The improved model based on YOLOv5s outperforms other algorithms. However, the interference of complex background noise can affect the effectiveness of detecting some defections. It is crucial to explore methods to minimize the impact of background noise on defect targets and enhance inspection outcomes. In addition, for categories that exhibit minimal differences within classes, conducting research on edge detections can significantly enhance the classification accuracy of similar categories. Furthermore, the deep-learning framework encompasses numerous hyperparameters, necessitating further experiments to identify the optimal detection parameters and avoid falling into the local optimal dilemma.

To enhance the performance in defect detection, future work can explore the use of Generative Adversarial Networks (GAN) and its variants to expand the dataset. In addition, improving the preprocessing of images by suppressing background noise and enhancing local feature information can help improve the accuracy and robustness of the model. It may not be the optimal one to choose YOLO as the basic model. Other CNNs or even building custom networks can be taken into consideration, as well as more improved methods, such as dilation convolution and other transformer variants, which benefits the network to increase the receptive fields of feature extraction. Although different networks may perform well in validation on datasets, they often necessitate on-site testing and fine-tuning in various industrial scenarios to meet requirements.

6 Conclusions

As the research on CNNs for steel defect detection progresses, researchers have started evaluating on real-time collected defect datasets to train models and improve detection capabilities. This study specifically focuses on making improvements to YOLOv5s, realizing exceptional outcomes on the NEU-DET dataset.
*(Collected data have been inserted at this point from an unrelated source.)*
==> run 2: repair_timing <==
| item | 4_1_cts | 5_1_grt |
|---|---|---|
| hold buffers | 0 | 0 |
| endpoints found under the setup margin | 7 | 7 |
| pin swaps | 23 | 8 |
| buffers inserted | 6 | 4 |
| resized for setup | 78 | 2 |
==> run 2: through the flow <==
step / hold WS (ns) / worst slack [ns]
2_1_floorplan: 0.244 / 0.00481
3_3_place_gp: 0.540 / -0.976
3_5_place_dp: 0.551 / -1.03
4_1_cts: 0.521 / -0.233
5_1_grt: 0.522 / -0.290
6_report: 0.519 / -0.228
In this paper, an enhanced YOLO model called CRGF-YOLO is designed for detecting steel surface defects. Based on YOLOv5s, four detection heads are employed to detect targets with different scales, and the performance of detecting small targets is improved. The CoT module utilizes the self-attention mechanism to improve feature expression by connecting contextual information from different feature maps, resulting in more efficient information transfer to the neck part. On the other hand, the simplified GFPN facilitates multi-scale feature fusion and enables effective information exchange between different feature maps. By utilizing Grad-CAM for visualizing the results, it can be found that the CoT-GFPN network outperformed the others and covered the largest attended areas in detecting regions. Furthermore, Rep-DSC and Rep-CSP implement the structural reparameterization to create nonlinear diversified connections and improve the generalization ability of the network, maintaining high detection accuracy and a compact model. Finally, the loss function Focal-EIOU is utilized to accelerate model convergence and improve the imbalance of sample categories. Based on the experimental results and evaluations, it is concluded that CRGF-YOLO outperforms at the training and validation stage, with the mAP value of 82.2% compared to other detectors, which indicates that the improved model has both high detection accuracy and meet real-time requirements.

This study makes significant contributions by offering valuable insights and practical guidance for enhancing defect detection technology in the steel industry. By overcoming the drawbacks of conventional methods and harnessing innovative techniques, this research sets the stage for more robust and effective defect inspection systems. Ultimately, it aids in strengthening product quality and minimizing economic losses within steel manufacturing.